Dynamic re-sharding (drop resolution): monitor per-cell supply/demand and QPS; above threshold split the hot cell into children (H3 down one level = 7) across nodes. The hard part is that writes in that area must briefly queue during migration.
Local L1 cache: dispatch nodes cache a driver snapshot of the hot cell locally (TTL 1–2s); most queries read local, source pressure plummets — the cost is 1–2s staleness, which dispatch tolerates.
Demand-side shedding: surge pricing is essentially using price to spread instantaneous demand across the time axis — product-level backpressure.
Batched matching: instead of greedily matching each request in realtime, do a globally optimal assignment over a 1–2s window — it raises the acceptance rate and incidentally flattens the QPS spike.

Note this is isomorphic to the hot key of Day 2 and the sharding hot spot of Day 4 — the fix is always the combination of "split finer + replicas + local cache + demand-side throttling."

5. Why not just use Postgres + PostGIS's GiST index for everything?
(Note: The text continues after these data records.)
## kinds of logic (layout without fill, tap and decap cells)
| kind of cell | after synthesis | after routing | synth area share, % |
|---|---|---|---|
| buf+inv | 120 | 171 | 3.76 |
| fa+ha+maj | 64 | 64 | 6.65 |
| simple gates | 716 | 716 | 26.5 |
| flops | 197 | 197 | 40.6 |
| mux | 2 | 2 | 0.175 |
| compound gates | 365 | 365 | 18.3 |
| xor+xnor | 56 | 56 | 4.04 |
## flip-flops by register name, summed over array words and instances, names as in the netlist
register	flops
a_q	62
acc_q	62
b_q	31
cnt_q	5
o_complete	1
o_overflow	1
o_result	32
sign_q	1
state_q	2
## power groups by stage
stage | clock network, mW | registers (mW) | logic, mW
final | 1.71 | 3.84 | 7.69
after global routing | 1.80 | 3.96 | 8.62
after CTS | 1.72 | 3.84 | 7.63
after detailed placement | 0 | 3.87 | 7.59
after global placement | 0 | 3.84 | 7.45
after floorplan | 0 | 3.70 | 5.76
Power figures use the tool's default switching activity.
module chain_tap #(
   parameter int unsigned DATA_WIDTH = 64,
   parameter int unsigned ID_WIDTH   = 4,
   parameter int unsigned MY_ID      = 0,
   parameter int unsigned BCAST_EN   = 1
) (
   input  logic                  clk,
   input  logic                  rst,
   input  logic [DATA_WIDTH-1:0] in_TDATA,
   input  logic                  in_TVALID,
   output logic                  in_TREADY,
   input  logic                  in_TLAST,
   output logic [DATA_WIDTH-1:0] loc_TDATA,
   output logic                  loc_TVALID,
   input  logic                  loc_TREADY,
   output logic                  loc_TLAST,
   output logic [DATA_WIDTH-1:0] nxt_TDATA,
   output logic                  nxt_TVALID,
   input  logic                  nxt_TREADY,
   output logic                  nxt_TLAST,
   output logic                  mid_pkt
);
   typedef enum logic [1:0] {RT_UNDEC, RT_LOC, RT_NXT, RT_BOTH} route_e;

   route_e              state_q, state_d;
   route_e              head_route, route;
   logic [ID_WIDTH-1:0] id;
   logic                accept;
   logic                loc_push, nxt_push;
   logic                loc_rdy, nxt_rdy;

   assign id = in_TDATA[DATA_WIDTH-1 -: ID_WIDTH];

   // MY_ID is tested first so an all-ones local ID is never broadcast.
   always_comb begin
      head_route = RT_NXT;
      if (id == ID_WIDTH'(MY_ID))               head_route = RT_LOC;
      else if ((BCAST_EN != 0) && (id == '1))   head_route = RT_BOTH;
   end

   always_comb begin
      route     = (state_q == RT_UNDEC) ? head_route : state_q;
      in_TREADY = 1'b0;
      case (route)
         RT_LOC:  in_TREADY = loc_rdy;
         RT_NXT:  in_TREADY = nxt_rdy;
         RT_BOTH: in_TREADY = loc_rdy && nxt_rdy;
         default: in_TREADY = 1'b0;
      endcase
      accept   = in_TVALID && in_TREADY;
      loc_push = accept && ((route == RT_LOC) || (route == RT_BOTH));
      nxt_push = accept && ((route == RT_NXT) || (route == RT_BOTH));
      state_d  = state_q;
      if (accept) state_d = in_TLAST ? RT_UNDEC : route;
   end

   always_ff @(posedge clk) begin
      if (!rst) state_q <= RT_UNDEC;
      else      state_q <= state_d;
   end

   assign mid_pkt = (state_q != RT_UNDEC);

   chain_tap_buf #(.W(DATA_WIDTH + 1)) u_loc_buf (
      .clk     (clk),
      .rst     (rst),
      .push_i  (loc_push),
      .din_i   ({in_TLAST, in_TDATA}),
      .rdy_o   (loc_rdy),
      .dout_o  ({loc_TLAST, loc_TDATA}),
      .valid_o (loc_TVALID),
      .ready_i (loc_TREADY)
   );

   chain_tap_buf #(.W(DATA_WIDTH + 1)) u_nxt_buf (
      .clk     (clk),
      .rst     (rst),
      .push_i  (nxt_push),
      .din_i   ({in_TLAST, in_TDATA}),
      .rdy_o   (nxt_rdy),
      .dout_o  ({nxt_TLAST, nxt_TDATA}),
      .valid_o (nxt_TVALID),
      .ready_i (nxt_TREADY)
   );
endmodule

===== config.mk =====
export PLATFORM = sky130hd
export DESIGN_NAME = chain_tap
export DESIGN_NICKNAME = d
export VERILOG_FILES = /design/src/rtl/chain_tap.sv
export SDC_FILE = /design/constraint.sdc
export NUM_CORES = 1
export LEC_CHECK = 0
export ABC_AREA = 1
export CAP_MARGIN = 10
export CORE_MARGIN = 2
export CORE_UTILIZATION = 58
export CTS_BUF_LIST = sky130_fd_sc_hd__clkbuf_8
export CTS_CLUSTER_DIAMETER = 50
export DETAILED_ROUTE_END_ITERATION = 8
export PLACE_DENSITY = 0.88
export SLEW_MARGIN = 20
export SYNTH_ARGS = -nofsm -noshare
export SYNTH_HDL_FRONTEND = slang
export SYNTH_HIERARCHICAL = 1
export SYNTH_SLANG_ARGS = --single-unit

===== constraint.sdc =====
create_clock -name clk -period 16.7 [get_ports clk]
set_input_delay 4.175 -clock clk [delete_from_list [all_inputs] [get_ports clk]]
set_output_delay 4.175 -clock clk [all_outputs]
set_load 0.01 [all_outputs]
Where's its boundary?

PostGIS is the Swiss army knife of geo data, perfect for static/low-update scenarios (venues, parcels, administrative boundaries, Yelp-style search), with ST_DWithin radius queries, polygon intersection, and nearest-neighbor out of the box, plus transactions and persistence. But dispatch hits walls in three places:

Write throughput: R-Tree/GiST is a tree; each update may trigger node splits/merges and index-page rewrites. 500K moves/s will crush WAL and index maintenance — trees are read-optimized, not for high-frequency writes.
Horizontal scale: a single Postgres instance's geo index can't hold global moving points, and sharding by cell + cross-shard nearby queries isn't natively supported — you'd have to build it on top (degenerating to a homegrown grid).
Latency: geo retrieval gets only ~20ms; a disk DB's query latency (even on buffer-pool hits) is hard to keep stably at that scale — only an in-memory grid will do.

Conclusion: the choice is driven by update frequency — static geo data on PostGIS; millions of high-frequency moving points on an in-memory grid + consistent-hash sharding (the Uber route). Forcing moving points into an R-Tree is the most common over-engineering.